Making of the Mona Lisa hologram
(Nanowerk News) Holograms are often shown in science fiction as life-size, colorful projections. But what looks like the technology of the future is actually the technology of the present, and has now been used to recreate the Mona Lisa.
In the Applied Physics Review (“Deep Learning Assisted Metasurface Design for Megapixel Acoustic Holograms”), researchers from Tianjin University, Beijing Institute of Technology, Rowan University, University of Missouri, Qingdao University, Shijiazhuang Tiedao University, and Beijing Jiaotong University developed an acoustic metasurface-based holography technique that uses deep learning algorithms to generate and iteratively enhance the hologram of the Mona Lisa.
A hologram is an image created by recording and reconstructing the interference patterns of light or sound waves. They provide realistic and immersive visual or auditory experiences and have applications across the entertainment, medical imaging, and communications fields.

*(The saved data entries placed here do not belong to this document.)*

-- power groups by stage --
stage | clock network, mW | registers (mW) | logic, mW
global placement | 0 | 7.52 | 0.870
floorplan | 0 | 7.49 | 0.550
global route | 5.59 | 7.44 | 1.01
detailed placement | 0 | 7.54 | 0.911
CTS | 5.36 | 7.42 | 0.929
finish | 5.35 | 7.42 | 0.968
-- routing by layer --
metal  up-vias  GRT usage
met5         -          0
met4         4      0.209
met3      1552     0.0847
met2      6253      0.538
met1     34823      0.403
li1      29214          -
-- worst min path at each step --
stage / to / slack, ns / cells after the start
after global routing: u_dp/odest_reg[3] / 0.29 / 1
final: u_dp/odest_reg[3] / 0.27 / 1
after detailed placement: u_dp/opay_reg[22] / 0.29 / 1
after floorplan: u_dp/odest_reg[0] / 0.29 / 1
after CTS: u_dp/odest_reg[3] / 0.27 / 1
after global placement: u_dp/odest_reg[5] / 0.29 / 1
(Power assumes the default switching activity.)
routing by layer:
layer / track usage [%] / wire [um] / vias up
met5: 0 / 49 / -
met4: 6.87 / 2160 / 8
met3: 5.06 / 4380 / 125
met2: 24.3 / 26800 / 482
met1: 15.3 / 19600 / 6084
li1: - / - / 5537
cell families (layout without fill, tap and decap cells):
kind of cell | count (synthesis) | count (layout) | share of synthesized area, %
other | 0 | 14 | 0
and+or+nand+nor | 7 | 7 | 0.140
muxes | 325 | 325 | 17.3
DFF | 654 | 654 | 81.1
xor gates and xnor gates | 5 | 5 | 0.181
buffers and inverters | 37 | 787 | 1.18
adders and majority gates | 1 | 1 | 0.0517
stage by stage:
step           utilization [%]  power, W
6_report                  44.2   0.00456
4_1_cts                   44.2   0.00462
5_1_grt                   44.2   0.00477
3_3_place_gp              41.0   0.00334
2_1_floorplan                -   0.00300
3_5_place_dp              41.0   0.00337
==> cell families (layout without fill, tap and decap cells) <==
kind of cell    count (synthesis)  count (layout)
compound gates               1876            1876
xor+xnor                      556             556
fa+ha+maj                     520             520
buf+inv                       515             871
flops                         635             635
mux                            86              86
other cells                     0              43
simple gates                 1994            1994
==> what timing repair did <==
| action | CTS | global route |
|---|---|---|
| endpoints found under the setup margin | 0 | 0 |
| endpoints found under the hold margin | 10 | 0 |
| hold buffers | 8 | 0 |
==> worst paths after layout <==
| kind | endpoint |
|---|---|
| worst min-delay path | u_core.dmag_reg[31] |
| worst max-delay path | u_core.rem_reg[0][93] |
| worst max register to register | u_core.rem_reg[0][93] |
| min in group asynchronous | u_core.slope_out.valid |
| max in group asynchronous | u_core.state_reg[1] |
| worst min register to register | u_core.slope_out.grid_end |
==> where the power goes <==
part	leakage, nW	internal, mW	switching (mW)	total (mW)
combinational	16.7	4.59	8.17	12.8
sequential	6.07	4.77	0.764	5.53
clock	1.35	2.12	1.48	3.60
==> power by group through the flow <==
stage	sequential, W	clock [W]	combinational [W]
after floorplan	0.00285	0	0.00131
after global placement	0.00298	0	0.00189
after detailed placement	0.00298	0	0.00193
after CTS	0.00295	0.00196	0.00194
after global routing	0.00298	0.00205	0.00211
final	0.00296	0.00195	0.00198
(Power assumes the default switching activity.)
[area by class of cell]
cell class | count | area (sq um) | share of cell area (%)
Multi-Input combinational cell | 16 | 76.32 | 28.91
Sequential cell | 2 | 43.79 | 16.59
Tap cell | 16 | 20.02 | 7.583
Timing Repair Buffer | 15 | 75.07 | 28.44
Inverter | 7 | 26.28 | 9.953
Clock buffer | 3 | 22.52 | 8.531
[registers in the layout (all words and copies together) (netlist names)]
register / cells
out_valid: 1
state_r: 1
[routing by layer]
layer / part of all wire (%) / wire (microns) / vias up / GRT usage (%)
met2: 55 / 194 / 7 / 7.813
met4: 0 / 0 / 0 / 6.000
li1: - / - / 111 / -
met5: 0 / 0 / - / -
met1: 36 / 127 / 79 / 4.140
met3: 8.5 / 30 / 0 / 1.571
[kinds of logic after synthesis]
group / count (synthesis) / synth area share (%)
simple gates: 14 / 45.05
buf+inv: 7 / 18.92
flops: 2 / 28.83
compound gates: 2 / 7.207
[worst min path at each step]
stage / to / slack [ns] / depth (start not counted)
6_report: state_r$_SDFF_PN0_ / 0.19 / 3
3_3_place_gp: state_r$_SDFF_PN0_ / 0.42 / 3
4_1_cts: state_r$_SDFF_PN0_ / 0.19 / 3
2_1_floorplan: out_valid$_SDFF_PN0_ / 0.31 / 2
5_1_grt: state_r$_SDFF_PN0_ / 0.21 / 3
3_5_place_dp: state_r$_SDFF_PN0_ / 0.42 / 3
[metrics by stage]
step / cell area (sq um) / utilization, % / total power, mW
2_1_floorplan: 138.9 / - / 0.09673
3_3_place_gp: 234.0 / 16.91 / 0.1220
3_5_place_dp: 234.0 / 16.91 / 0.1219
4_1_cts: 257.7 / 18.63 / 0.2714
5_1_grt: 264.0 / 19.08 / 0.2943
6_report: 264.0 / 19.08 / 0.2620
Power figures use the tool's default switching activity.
### config.mk
export PLATFORM = sky130hd
export DESIGN_NAME = remote_event_code_decoder
export DESIGN_NICKNAME = d
export VERILOG_FILES = /design/src/hdl/recd_pkg.sv /design/src/hdl/remote_event_code_decoder.sv
export SDC_FILE = /design/constraint.sdc
export NUM_CORES = 1
export LEC_CHECK = 0
export BUFFER_PORTS_ARGS = -buffer_cell sky130_fd_sc_hd__buf_4
export CAP_MARGIN = 25
export CORE_MARGIN = 2
export CORE_UTILIZATION = 35
export CTS_CLUSTER_DIAMETER = 30
export DETAILED_ROUTE_END_ITERATION = 8
export PLACE_DENSITY = 0.55
export SYNTH_ARGS = -nofsm -noshare
export SYNTH_HDL_FRONTEND = slang
export SYNTH_SLANG_ARGS = --single-unit
### constraint.sdc
create_clock -name aclk -period 4.15 [get_ports aclk]
set_input_delay 0.2075 -clock aclk [delete_from_list [all_inputs] [get_ports aclk]]
set_output_delay 0.2075 -clock aclk [all_outputs]
set_load 0.03 [all_outputs]
$ cat src/hw/rtl/asis_pkg.sv
`default_nettype none

package asis_pkg;

  localparam int unsigned DataW = 32;

  typedef logic signed [DataW-1:0] data_t;

  // per-cycle command broadcast to every cell
  typedef struct packed {
    logic ins;
    logic shift;
  } cell_ctrl_t;

endpackage

`default_nettype wire

$ cat src/hw/rtl/asis_cell.sv
`default_nettype none

module asis_cell (
  input  wire                 clk_i,
  input  wire                 rst_ni,
  input  asis_pkg::cell_ctrl_t ctrl_i,
  input  asis_pkg::data_t     din_i,
  input  wire                 l_lt_i,
  input  wire                 l_valid_i,
  input  asis_pkg::data_t     l_val_i,
  input  wire                 r_valid_i,
  input  asis_pkg::data_t     r_val_i,
  output logic                lt_o,
  output logic                valid_o,
  output asis_pkg::data_t     val_o
);

  logic            valid_q, valid_d;
  asis_pkg::data_t val_q, val_d;

  // empty cells act as +infinity, so lt is monotone along the chain
  assign lt_o    = !valid_q || (din_i < val_q);
  assign valid_o = valid_q;
  assign val_o   = val_q;

  always_comb begin
    valid_d = valid_q;
    val_d   = val_q;
    if (ctrl_i.shift) begin
      valid_d = r_valid_i;
      val_d   = r_val_i;
    end else if (ctrl_i.ins && lt_o) begin
      valid_d = valid_q | l_valid_i;
      val_d   = l_lt_i ? l_val_i : din_i;
    end
  end

  always_ff @(posedge clk_i or negedge rst_ni) begin
    if (!rst_ni) begin
      valid_q <= 1'b0;
    end else begin
      valid_q <= valid_d;
    end
  end

  always_ff @(posedge clk_i) begin
    val_q <= val_d;
  end

endmodule

`default_nettype wire

$ cat config.mk
export PLATFORM = sky130hd
export DESIGN_NAME = asis_cell
export DESIGN_NICKNAME = d
export VERILOG_FILES = /design/src/hw/rtl/asis_pkg.sv /design/src/hw/rtl/asis_cell.sv
export SDC_FILE = /design/constraint.sdc
export NUM_CORES = 1
export LEC_CHECK = 0
export ABC_AREA = 1
export BUFFER_PORTS_ARGS = -buffer_cell sky130_fd_sc_hd__buf_2
export CAP_MARGIN = 0
export CELL_PAD_IN_SITES_DETAIL_PLACEMENT = 1
export CELL_PAD_IN_SITES_GLOBAL_PLACEMENT = 1
export CORE_MARGIN = 1.5
export CORE_UTILIZATION = 33
export CTS_BUF_LIST = sky130_fd_sc_hd__clkbuf_16
export DETAILED_ROUTE_END_ITERATION = 6
export PLACE_DENSITY = 0.95
export SETUP_SLACK_MARGIN = 0.3
export SLEW_MARGIN = 20
export SYNTH_ARGS = -nofsm -noshare
export SYNTH_HDL_FRONTEND = slang
export SYNTH_SLANG_ARGS = --single-unit
$ cat constraint.sdc
create_clock -name clk_i -period 4.25 [get_ports clk_i]
set_input_delay 0.425 -clock clk_i [delete_from_list [all_inputs] [get_ports clk_i]]
set_output_delay 0.425 -clock clk_i [all_outputs]
set_load 0.01 [all_outputs]
; Word level (Yosys, flattened, before mapping)
; Cells that the tools add are included.
[word_totals]
ff_bits = 33
latch_bits = 0
mem_bits_rw = 0
mem_bits_ro = 0
input_bits = 103
out_inout_bits = 34
memories = 0
[classes]
n_addsub = 0
n_mul = 0
div_mod_pow = 0
magnitude_cmp = 1
n_eq_ne = 0
n_shift = 0
n_mux = 5
bitwise = 1
reduce_logical = 4
[ops]
columns = op, count
row1 = two-way mux 32 bit, 3
row2 = < comparator 32 bit, 1
row3 = two-way mux 1 bit, 2
row4 = nonzero test 2 bit, 1
row5 = logical AND 1 bit, 1
row6 = logical NOT 1 bit, 1
row7 = logical OR 1 bit, 1
row8 = bitwise OR 1 bit, 1

; Longest topological paths before layout
; Gate-level depths: netlist of run 1.
[depth]
depth_word = 5
mapped_depth = 18

; Worst setup path before layout of run 1
; OpenSTA, ideal clock, no wires.
[synth_timing]
path_type = flip-flop to flip-flop
startpoint = register val_q[5], in the netlist val_o[5]
endpoint = register val_q[0], in the netlist val_o[0] (enable)
arrival_ns = 1.882
required_time_ns = 3.875
slack_ns = 1.993
path_stages_with_launch = 14
n_path_buf = 0
synth_period_minus_slack_ns = 2.257
cell_sequence = edfxtp_1 > inv_1 > ha_1 > a21oi_1 > nor2_1 > nor3_2 > nand2_1 > nand2_1 > nand2_1 > nand2_1 > nand3_1 > nand3_2 > nand2_2 > nand2_2
[synth_via]
elab_chain_len = 4
[synth_lines]
columns = item, line
row1 = start: declaration, asis_cell.sv:19  ; asis_pkg::data_t val_q, val_d;
row2 = start signal: assignment, asis_cell.sv:47  ; val_q <= val_d;
row3 = < comparator 32 bit, asis_cell.sv:22  ; assign lt_o = !valid_q || (din_i < val_q);
row4 = logical OR 1 bit, asis_cell.sv:22
row5 = net lt_o, asis_cell.sv:13  ; output logic lt_o,
row6 = logical AND 1 bit, asis_cell.sv:32  ; end else if (ctrl_i.ins && lt_o) begin
row7 = nonzero test 2 bit (no line), --
; The timed path passes the listed nets, and every way through them passes these cells.
; A chain may end at the register's enable or synchronous reset.

; Worst setup path after layout of run 1
[layout_timing]
startpoint = register val_q[5], in the netlist val_o[5]
endpoint = register val_q[30], in the netlist val_o[30] (enable)
[layout_via]
elab_chain_len = 4
[layout_lines]
columns = item, line
row1 = < comparator 32 bit, asis_cell.sv:22
row2 = logical OR 1 bit, asis_cell.sv:22
row3 = logical AND 1 bit, asis_cell.sv:32
row4 = nonzero test 2 bit (no line), --
; Every way passes these cells.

Metasurfaces, or two-dimensional materials made up of arrays of small components such as antennas, can greatly assist holographic processes.
“Metasurface-based holograms work by precisely controlling the phase and amplitude of the waves that interact with the metasurface,” said author Yue-Sheng Wang. “As a result, the outgoing wave at each pixel exhibits a specific amplitude and phase, which produces the desired holographic image by virtue of its interference.”
The team wanted to develop a metasurface holography optimization method to improve efficiency and precision. They use deep neural network-based algorithms to fit antenna-like structures within their metasurface. By iteratively reducing the inconsistencies between the original image and the holographic, they altered the metasurface and created a high-quality hologram.
“We chose to recreate the Mona Lisa as a proof of concept,” said Wang. “It’s so famous that almost everyone knows about it. It is filled with countless smooth and delicate layered transitions, which enhances the softness, blurriness and mystery of the painting. So it’s a great way to demonstrate the effectiveness of our method.”
The holographic method succeeded in reconstructing the Mona Lisa, and in even more detail, her left eye. While the Mona Lisa hologram is two-dimensional, the technique can be extended to create three-dimensional images as well.
“The precise control of sound waves offered by our holography method is essential for advancing non-invasive medical therapies, effective noise control, and optimizing acoustic environments such as concert halls,” said Wang. “This upgrade has the potential to improve quality of life and various applications of the technology.”
The authors believe their technique could revolutionize the field of holography. They plan to find ways to generalize it, make it compatible with 3D printing, and reduce training time.